Tight junctions, which are the predominant structure that contribute to the epithelial barrier, act as gatekeepers to prevent the entry of microorganisms and foreign antigens. Tight junction breakdown has been suggested to have a causative role in asthma and bronchiectasis development.61 For this reason, T2-SA+BE patients likely present a marked alteration of this structure and consequently of the epithelial barrier and that could nurture a noxious loop of tissue inflammation and damage.

The main strength of this study is the prospective design and the exclusion of patients affected by other diseases often linked to BE. Therefore, we were able to evaluate and report for the first time the prevalence of BE in highly selected patients affected only by type 2-high SA. Furthermore, we used reliable tools, namely Bhalla and BSI, which allowed us to finely describe the radiological features, the clinical severity of BE and their impact on SA. Hence, the data collected are of high quality and harmonized, and findings coming from our study are robust and reliable.

We accurately excluded all the subjects with T2 low SA, cystic fibrosis, ABPA, low alpha-1 antitrypsin, immune deficiency, vasculitis and previous pneumonia episodes during the enrolment process, allowing us to characterize only those affected by genuine type 2-high SA, without other common confounding factors associated with BE.

The main limitations of the study are the absence of induced sputum and data on sputum cytology.

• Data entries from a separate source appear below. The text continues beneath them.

**config.mk**
```make
export PLATFORM = sky130hd
export DESIGN_NAME = atom_admit
export DESIGN_NICKNAME = d
export VERILOG_FILES = /design/src/rtl/atom_admit_pkg.sv /design/src/rtl/atom_admit_ctrl.sv /design/src/rtl/atom_admit_dp.sv /design/src/rtl/atom_admit.sv
export SDC_FILE = /design/constraint.sdc
export NUM_CORES = 1
export LEC_CHECK = 0
export BUFFER_PORTS_ARGS = -buffer_cell sky130_fd_sc_hd__buf_2
export CAP_MARGIN = 10
export CORE_MARGIN = 2
export CORE_UTILIZATION = 45
export CTS_BUF_LIST = sky130_fd_sc_hd__clkbuf_8
export DETAILED_ROUTE_END_ITERATION = 10
export PLACE_DENSITY = 0.79
export SYNTH_ARGS = -nofsm -noshare
export SYNTH_HDL_FRONTEND = slang
export SYNTH_SLANG_ARGS = --single-unit
```
**constraint.sdc**
```tcl
create_clock -name clk -period 4.1 [get_ports clk]
set_input_delay 0.615 -clock clk [delete_from_list [all_inputs] [get_ports clk]]
set_output_delay 0.615 -clock clk [all_outputs]
set_load 0.05 [all_outputs]
```
**src/rtl/atom_admit_pkg.sv**
```systemverilog
package atom_admit_pkg;

  // Per-cycle event counts that the control hands to the datapath.
  typedef struct packed {
    logic [7:0] commitCnt;
    logic [7:0] stallCnt;
  } strobe_t;

endpackage

```
**src/rtl/atom_admit_ctrl.sv**
```systemverilog
module atom_admit_ctrl
  import atom_admit_pkg::*;
#(
  parameter int LANES   = 4,
  parameter int NUM_ALU = 64,
  parameter int LINE_W  = 26
) (
  input  logic                    clk,
  input  logic                    rst,
  input  logic [LANES-1:0]        tryValid,
  input  logic [LANES-1:0]        reserve,
  input  logic [LANES-1:0]        histHit,
  input  logic [LANES*LINE_W-1:0] lineFlat,
  output logic [LANES-1:0]        grant,
  output logic [LANES-1:0]        commit,
  output strobe_t                 stb
);

  // Lanes are resolved in index order. Each lane sees the commits of the
  // lanes below it, both for the budget and for the line hazard.
  always_comb begin
    int   early;
    logic clash;
    grant  = '0;
    commit = '0;
    for (int i = 0; i < LANES; i++) begin
      early = 0;
      clash = 1'b0;
      for (int j = 0; j < i; j++) begin
        if (commit[j]) begin
          early = early + 1;
          if (lineFlat[j*LINE_W +: LINE_W] == lineFlat[i*LINE_W +: LINE_W])
            clash = 1'b1;
        end
      end
      grant[i]  = tryValid[i] && !histHit[i] && !clash && (early < NUM_ALU);
      commit[i] = grant[i] && reserve[i];
    end
  end

  always_comb begin
    stb = '0;
    for (int i = 0; i < LANES; i++) begin
      if (commit[i]) stb.commitCnt = stb.commitCnt + 8'd1;
      if (tryValid[i] && !grant[i]) stb.stallCnt = stb.stallCnt + 8'd1;
    end
  end

  // a commit appears only on a lane that both tried and reserved.
  generate
    for (genvar i = 0; i < LANES; i++) begin : g_req
      p_commit_req_r8: assert property (@(posedge clk) disable iff (rst)
        commit[i] |-> (tryValid[i] && reserve[i]));
    end
  endgenerate

endmodule

```
**src/rtl/atom_admit_dp.sv**
```systemverilog
module atom_admit_dp
  import atom_admit_pkg::*;
#(
  parameter int LANES   = 4,
  parameter int NUM_ALU = 64,
  parameter int LAT     = 0,
  parameter int ADDR_W  = 32,
  parameter int OFF_W   = 6,
  localparam int LINE_W = ADDR_W - OFF_W
) (
  input  logic                    clk,
  input  logic                    rst,
  input  logic [LANES*ADDR_W-1:0] tryAddr,
  input  logic [LANES-1:0]        commit,
  input  strobe_t                 stb,
  output logic [LANES*LINE_W-1:0] lineFlat,
  output logic [LANES-1:0]        histHit,
  output logic [31:0]             opCount,
  output logic [31:0]             stallCount
);

  // the line address drops the byte offset inside the line.
  logic [LANES*OFF_W-1:0] unusedOffset;
  generate
    for (genvar i = 0; i < LANES; i++) begin : g_line
      assign lineFlat[i*LINE_W +: LINE_W]   = tryAddr[i*ADDR_W+OFF_W +: LINE_W];
      assign unusedOffset[i*OFF_W +: OFF_W] = tryAddr[i*ADDR_W +: OFF_W];
    end
  endgenerate

  // In-flight history: stage s holds the commits of the cycle s+1 back.
  generate
    if (LAT > 0) begin : g_hist
      logic [LANES-1:0]        histV [LAT];
      logic [LANES*LINE_W-1:0] histL [LAT];

      always_ff @(posedge clk) begin
        if (rst) begin
          for (int s = 0; s < LAT; s++) histV[s] <= '0;
        end else begin
          histV[0] <= commit;
          histL[0] <= lineFlat;
          for (int s = 1; s < LAT; s++) begin
            histV[s] <= histV[s-1];
            histL[s] <= histL[s-1];
          end
        end
      end

      always_comb begin
        histHit = '0;
        for (int i = 0; i < LANES; i++)
          for (int s = 0; s < LAT; s++)
            for (int j = 0; j < LANES; j++)
              if (histV[s][j] &&
                  histL[s][j*LINE_W +: LINE_W] == lineFlat[i*LINE_W +: LINE_W])
                histHit[i] = 1'b1;
      end

      for (genvar i = 0; i < LANES; i++) begin : g_chk
        // no commit to a line still inside the pipeline window.
        p_no_inflight_r4: assert property (@(posedge clk) disable iff (rst)
          commit[i] |-> !histHit[i]);
      end
    end else begin : g_nohist
      assign histHit = '0;
    end
  endgenerate

  always_ff @(posedge clk) begin
    if (rst) begin
      opCount    <= '0;
      stallCount <= '0;
    end else begin
      opCount    <= opCount + 32'(stb.commitCnt);
      stallCount <= stallCount + 32'(stb.stallCnt);
    end
  end

  // the per-cycle start budget.
  p_budget_r2: assert property (@(posedge clk) disable iff (rst)
    $countones(commit) <= NUM_ALU);

  // commits in one cycle never share a line.
  generate
    for (genvar i = 0; i < LANES; i++) begin : g_pi
      for (genvar j = i + 1; j < LANES; j++) begin : g_pj
        p_one_per_line_r3: assert property (@(posedge clk) disable iff (rst)
          !(commit[i] && commit[j] &&
            lineFlat[i*LINE_W +: LINE_W] == lineFlat[j*LINE_W +: LINE_W]));
      end
    end
  endgenerate

  // the counters move only with reported events.
  p_ops_hold_r9: assert property (@(posedge clk) disable iff (rst)
    (stb.commitCnt == 8'd0) |=> $stable(opCount));
  p_stall_hold_r9: assert property (@(posedge clk) disable iff (rst)
    (stb.stallCnt == 8'd0) |=> $stable(stallCount));

  // reset clears both counters.
  p_reset_clear_r10: assert property (@(posedge clk)
    rst |=> (opCount == 32'd0 && stallCount == 32'd0));

endmodule

```
**src/rtl/atom_admit.sv**
```systemverilog
module atom_admit
  import atom_admit_pkg::*;
#(
  parameter int LANES      = 4,
  parameter int NUM_ALU    = 64,
  parameter int LAT        = 0,
  parameter int ADDR_W     = 32,
  parameter int LINE_BYTES = 64,
  localparam int OFF_W     = $clog2(LINE_BYTES),
  localparam int LINE_W    = ADDR_W - OFF_W
) (
  input  logic                    clk,
  input  logic                    rst,
  input  logic [LANES-1:0]        tryValid,
  input  logic [LANES*ADDR_W-1:0] tryAddr,
  input  logic [LANES-1:0]        reserve,
  output logic [LANES-1:0]        grant,
  output logic [31:0]             opCount,
  output logic [31:0]             stallCount
);

  logic [LANES*LINE_W-1:0] lineFlat;
  logic [LANES-1:0]        histHit;
  logic [LANES-1:0]        commit;
  strobe_t                 stb;

  atom_admit_dp #(
    .LANES(LANES), .NUM_ALU(NUM_ALU), .LAT(LAT),
    .ADDR_W(ADDR_W), .OFF_W(OFF_W)
  ) dp_i (
    .clk(clk), .rst(rst), .tryAddr(tryAddr), .commit(commit), .stb(stb),
    .lineFlat(lineFlat), .histHit(histHit),
    .opCount(opCount), .stallCount(stallCount)
  );

  atom_admit_ctrl #(
    .LANES(LANES), .NUM_ALU(NUM_ALU), .LINE_W(LINE_W)
  ) ctrl_i (
    .clk(clk), .rst(rst), .tryValid(tryValid), .reserve(reserve),
    .histHit(histHit), .lineFlat(lineFlat),
    .grant(grant), .commit(commit), .stb(stb)
  );

  // grant never appears without a try.
  generate
    for (genvar i = 0; i < LANES; i++) begin : g_top
      p_grant_try_r7: assert property (@(posedge clk) disable iff (rst)
        grant[i] |-> tryValid[i]);
    end
  endgenerate

endmodule

```
==> run metrics, run 1 <==
status complete, but fails checks; failing checks negative setup slack; Starting Density 0.462; antenna cells 0; min Tclk post-route roughly 4.2 ns; register bit count reported by yosys between 60 and 70; PnR Total Power between 1.5 and 2 mW; # H-tree levels 3; IO Pins ~210; Reg2Reg Setup Slack approximately 2.0 ns; Syn Area/Cell between 8 and 9 um^2; ys flop type dfxtp_1; final hold violations 0; CP Class in -> reg; WP data arrival around 4.5 ns; crit path launch type input pin; top layer in use met4; non-filler cells, final a little over 1000; post-route setup TNS -0.850 ns; Slew HR 0.256; Die Span X 107 um; core box area slightly above 0.01 mm^2; Met3 Routed Length 973 um; CTS tree done; Hold Buf Count CTS 0; static leakage around 3.4 nW; # fillers roughly 750; Root Driver clkbuf_8; final-report setup violation count 18; Longest Clk Path Bufs 2; CP max FO 3; fin nets 1022; num rows 37; total routed wirelength approximately 17 mm; Final Skew between 0.01 and 0.015 ns; pwr dens approximately 250 mW/mm^2; Cells after DPL about 1000; Mapped Area about 0.0048 mm^2; share of cells above drive strength 1 0.432; GP Congestion between 0.9 and 1; total of max-cap violations 0; Die ar. around 0.011 mm^2; Chip Height about 110 um; drt first pass iters 5; crit path max-delay cell type or3_4; Buffers on Ports between 150 and 200; Synth async-reset ratio 0; Clock Pin Slew Worst Setup and Hold Paths roughly 0.09 ns; initial antenna violation count 0; first-pass GRT wire length 25.5 mm; Worst-Margin Slew around 1.1 ns; Post-synth EDFFs 0; post-DP HPWL approximately 13 mm; worst reg2reg endpoint dp_i.opCount[31]$_SDFF_PP0_; data required time of the worst path around 4.4 ns; Vias/cell 5.30; Setup WS post-layout -0.118 ns; Final ANT Viol Nets 0; crit end category register; unrepaired setup endpoints after global routing yes; remaining global-route overflow 0; Metal-1 WL between 6 and 7 mm; Critical R2R Launch dp_i.opCount[7]$_SDFF_PP0_; Met2 Routed Length approximately 9 mm; maximum VDD drop roughly 0.22 mV; R2R cell count 6; crit path launch tryAddr[48]; DRC viols 0; Final Util 0.717; worst min path class reg -> reg; CTS Buf Count 9; Critical Path Most Common Cell ha_4; Peak Freq approximately 240 MHz; post-synthesis cell count about 560; fin. max-slew vios 0; initial DRC count approximately 340; DR vias 5362; sequential fraction of the synthesis area 0.269; WL per Instance ~17 um; Netlist cell types 34; pin count of the biggest net entering global routing 65; Sink Count 64; Clock Latency Late Sink 0.34 ns; synthesized net count 715; Worst path max stage delay a little under 0.4 ns; fin crit share 1.03; vias in the first global route approximately 5400; yosys warns 0; termination of the worst setup path dp_i.opCount[31]$_SDFF_PP0_; worst path cell trace buf_2 -> xor2_1 -> nor4_1 -> nand4_1 -> or2_1 -> and3_4 -> ha_4 -> xnor2_4 -> ha_4 -> mux2_4 -> ha_4 -> a21o_1 -> a21o_1 -> a21oi_4 -> nor4_4 -> nand2_1 -> or3_4 -> a21oi_2; Total GRT Usage 0.283; Layout area overhead 55.2%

Moreover, we did not perform any viral testing or routine sweat testing. Another important limitation, asthma exacerbations were assessed retrospectively, possibly hindering their correlation with BSI. Furthermore, this study could be underpowered to detect differences in outcomes, since its design did not consider a pre-specified sample size. Finally, all the patients were recruited only in two centres, limiting our external validity.

Conclusion

In conclusion, these results support the hypothesis that type-2 inflammation can have a causative role in the development of BE. Performing a HR chest CT scan is highly recommended when a diagnosis of T2-SA is made, especially in patients with CRS who report frequent asthma exacerbations, chronic sputum production and OCS dependency. The early detection of BE can be crucial to provide adequate treatment, necessary to improve and control patients’ respiratory symptoms and quality of life.